Housing provides not only shelter but also access to a particular neighborhood. Spatial inequality by neighborhood is therefore one dimension of housing relevant to spatial justice. A concern with neighborhood differences and segregation lends itself to the analysis of distribution across territories. In one example, Joassart-Macelli and others (2007) compare different areas within the Los Angeles area and measure the degree to which the poor are spatially segregated.


Within urban areas, there is a long tradition of analysis of spatial inequality in relation to the pattern of urban growth. One example of an analysis of position is the consideration of sprawl by Dietzel and others (2005). The spatial pattern of Houston is traced over time to reveal periods when growth is more compact or dispersed.

Another paper on sprawl by Tsai (2005) considers spatial auto-correlation as means to compare the degree of sprawl across different metropolitan areas. Auto-correllation, or the clustering of similar data values at similar locations is also relevant to urban property values, as described in paper by Han (2005).

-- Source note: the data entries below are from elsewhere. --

**src/rtl/alu_issue_seq_pkg.sv**
```systemverilog
// Shared definitions for the ALU issue sequencer: opcodes, FSM states and
// the opcode legality check.
package alu_defs;

  localparam logic [3:0] OP_ADDC = 4'b0001;
  localparam logic [3:0] OP_ADD  = 4'b0010;
  localparam logic [3:0] OP_SUB  = 4'b0011;
  localparam logic [3:0] OP_NAND = 4'b0100;
  localparam logic [3:0] OP_OR   = 4'b0101;
  localparam logic [3:0] OP_XOR  = 4'b0110;
  localparam logic [3:0] OP_NOT  = 4'b0111;
  localparam logic [3:0] OP_SRL  = 4'b1000;
  localparam logic [3:0] OP_FUNC = 4'b1111;

  typedef enum logic [1:0] {
    ST_IDLE  = 2'd0,
    ST_ISSUE = 2'd1,
    ST_CAPT  = 2'd2
  } state_t;

  function automatic logic op_legal(input logic [3:0] op);
    case (op)
      OP_ADDC, OP_ADD, OP_SUB, OP_NAND, OP_OR,
      OP_XOR, OP_NOT, OP_SRL, OP_FUNC: op_legal = 1'b1;
      default:                         op_legal = 1'b0;
    endcase
  endfunction

endpackage

```
**src/rtl/alu_instr_fifo.sv**
```systemverilog
// Instruction FIFO: wrapping read/write pointers plus an occupancy count.
// Callers never push when full or pop when empty.
module alu_instr_fifo #(
  parameter int WIDTH = 4,
  parameter int DEPTH = 4,
  parameter int EW    = 4 + 2 * WIDTH + 2
) (
  input  logic          clk,
  input  logic          reset,
  input  logic          push_i,
  input  logic          pop_i,
  input  logic [EW-1:0] wdata_i,
  output logic [EW-1:0] rdata_o,
  output logic          full_o,
  output logic          empty_o
);

  localparam int AW = (DEPTH > 1) ? $clog2(DEPTH) : 1;
  localparam logic [AW:0]   FULL_CNT = (AW + 1)'(DEPTH);
  localparam logic [AW:0]   CNT_ONE  = (AW + 1)'(1);
  localparam logic [AW-1:0] PTR_ONE  = AW'(1);

  logic [EW-1:0] mem_q [DEPTH];
  logic [AW-1:0] wr_ptr_q, rd_ptr_q;
  logic [AW:0]   count_q;

  assign rdata_o = mem_q[rd_ptr_q];
  assign full_o  = (count_q == FULL_CNT);
  assign empty_o = (count_q == '0);

  // Storage carries no reset; only pointers and count define what is valid.
  always_ff @(posedge clk) begin
    if (push_i) mem_q[wr_ptr_q] <= wdata_i;
  end

  always_ff @(posedge clk or posedge reset) begin
    if (reset) begin
      wr_ptr_q <= '0;
      rd_ptr_q <= '0;
      count_q  <= '0;
    end else begin
      if (push_i) wr_ptr_q <= wr_ptr_q + PTR_ONE;
      if (pop_i)  rd_ptr_q <= rd_ptr_q + PTR_ONE;
      case ({push_i, pop_i})
        2'b10:   count_q <= count_q + CNT_ONE;
        2'b01:   count_q <= count_q - CNT_ONE;
        default: count_q <= count_q;
      endcase
    end
  end

endmodule

```
**src/rtl/alu_issue_seq.sv**
```systemverilog
// Issue sequencer for the external 4-bit ALU: queues instructions, drives the
// ALU input registers, captures results into acc/flags and hands them out.
module alu_issue_seq
  import alu_defs::*;
#(
  parameter int WIDTH = 4,
  parameter int DEPTH = 4
) (
  input  logic             clk,
  input  logic             reset,
  input  logic             in_valid,
  output logic             in_ready,
  input  logic [3:0]       in_opcode,
  input  logic [WIDTH-1:0] in_a,
  input  logic [WIDTH-1:0] in_b,
  input  logic             in_a_acc,
  input  logic             in_use_c,
  output logic [WIDTH-1:0] aluin_a,
  output logic [WIDTH-1:0] aluin_b,
  output logic [3:0]       OPCODE,
  output logic             Cin,
  input  logic [WIDTH-1:0] alu_out,
  input  logic             Cout,
  input  logic             OF,
  output logic [WIDTH-1:0] acc,
  output logic             carry_flag,
  output logic             ovf_flag,
  output logic             zero_flag,
  output logic             res_valid,
  input  logic             res_ready,
  output logic             res_err,
  output logic [1:0]       dbg_state
);

  // Handshakes: a transfer happens on a rising edge where valid && ready;
  // a valid side holds its payload stable until that edge.
  localparam int EW = 4 + 2 * WIDTH + 2;

  state_t state_q, state_d;
  logic   push, pop, fifo_full, fifo_empty;
  logic [EW-1:0] fifo_wdata, fifo_rdata;

  logic [3:0]       head_op;
  logic [WIDTH-1:0] head_a, head_b;
  logic             head_a_acc, head_use_c;

  logic [WIDTH-1:0] aluin_a_q, aluin_a_d, aluin_b_q, aluin_b_d, acc_q, acc_d;
  logic [3:0]       opcode_q, opcode_d;
  logic cin_q, cin_d, carry_q, carry_d, ovf_q, ovf_d, zero_q, zero_d;
  logic res_valid_q, res_valid_d, res_err_q, res_err_d;

  assign in_ready   = !fifo_full;
  assign push       = in_valid && in_ready;
  assign fifo_wdata = {in_opcode, in_a, in_b, in_a_acc, in_use_c};
  assign {head_op, head_a, head_b, head_a_acc, head_use_c} = fifo_rdata;

  alu_instr_fifo #(.WIDTH(WIDTH), .DEPTH(DEPTH), .EW(EW)) u_fifo (
    .clk     (clk),
    .reset   (reset),
    .push_i  (push),
    .pop_i   (pop),
    .wdata_i (fifo_wdata),
    .rdata_o (fifo_rdata),
    .full_o  (fifo_full),
    .empty_o (fifo_empty)
  );

  always_comb begin
    state_d = state_q;
    pop     = 1'b0;
    case (state_q)
      ST_IDLE: begin
        if (!fifo_empty) begin
          pop     = 1'b1;
          state_d = ST_ISSUE;
        end
      end
      ST_ISSUE: state_d = ST_CAPT;
      ST_CAPT: begin
        if (res_ready) begin
          if (fifo_empty) begin
            state_d = ST_IDLE;
          end else begin
            pop     = 1'b1;
            state_d = ST_ISSUE;
          end
        end
      end
      default: state_d = ST_IDLE;
    endcase
  end

  // acc is read at pop time, after any earlier capture, so chained ops see it.
  always_comb begin
    aluin_a_d   = aluin_a_q;
    aluin_b_d   = aluin_b_q;
    opcode_d    = opcode_q;
    cin_d       = cin_q;
    acc_d       = acc_q;
    carry_d     = carry_q;
    ovf_d       = ovf_q;
    zero_d      = zero_q;
    res_err_d   = res_err_q;
    res_valid_d = (state_d == ST_CAPT);
    if (pop) begin
      aluin_a_d = head_a_acc ? acc_q : head_a;
      aluin_b_d = head_b;
      opcode_d  = head_op;
      cin_d     = head_use_c & carry_q;
    end
    if (state_q == ST_ISSUE) begin
      res_err_d = !op_legal(opcode_q);
      if (op_legal(opcode_q)) begin
        acc_d   = alu_out;
        carry_d = Cout;
        ovf_d   = OF;
        zero_d  = (alu_out == '0);
      end
    end
  end

  always_ff @(posedge clk or posedge reset) begin
    if (reset) begin
      state_q     <= ST_IDLE;
      aluin_a_q   <= '0;
      aluin_b_q   <= '0;
      opcode_q    <= '0;
      cin_q       <= 1'b0;
      acc_q       <= '0;
      carry_q     <= 1'b0;
      ovf_q       <= 1'b0;
      zero_q      <= 1'b0;
      res_valid_q <= 1'b0;
      res_err_q   <= 1'b0;
    end else begin
      state_q     <= state_d;
      aluin_a_q   <= aluin_a_d;
      aluin_b_q   <= aluin_b_d;
      opcode_q    <= opcode_d;
      cin_q       <= cin_d;
      acc_q       <= acc_d;
      carry_q     <= carry_d;
      ovf_q       <= ovf_d;
      zero_q      <= zero_d;
      res_valid_q <= res_valid_d;
      res_err_q   <= res_err_d;
    end
  end

  assign aluin_a    = aluin_a_q;
  assign aluin_b    = aluin_b_q;
  assign OPCODE     = opcode_q;
  assign Cin        = cin_q;
  assign acc        = acc_q;
  assign carry_flag = carry_q;
  assign ovf_flag   = ovf_q;
  assign zero_flag  = zero_q;
  assign res_valid  = res_valid_q;
  assign res_err    = res_err_q;
  assign dbg_state  = state_q;

endmodule
```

In recent decades, there has been a great deal of attention on the inter-related dynamics of urban decay and gentrification. The switching between urban decay and gentrification has been documented via the spatial pattern of properties with delinquent tax paymets, as in the work of Neil Smith. Analyzing the displacement of the poor is one potential focus of spatial justice research on gentrification.


The unequal distribution of crime throughout urban areas has been another focus of spatial analysis. Murray and others (2001) analyze the pattern of crime in an Australian city and demonstrate the usefulness of exploratory data analysis (ESDA) techniques.

Papers on crime have also gone on to consider the spatially varying relationships between crime and its causes. Malczewski and Poetz (2005) use geographically weighted regression (GWR) to show how the causes of crime vary from neighborhood to neighborhood. Spatially varying relationships are also relevant to the association between commuting times and social factors, as described by Lloyd and Shuttleworth (2005).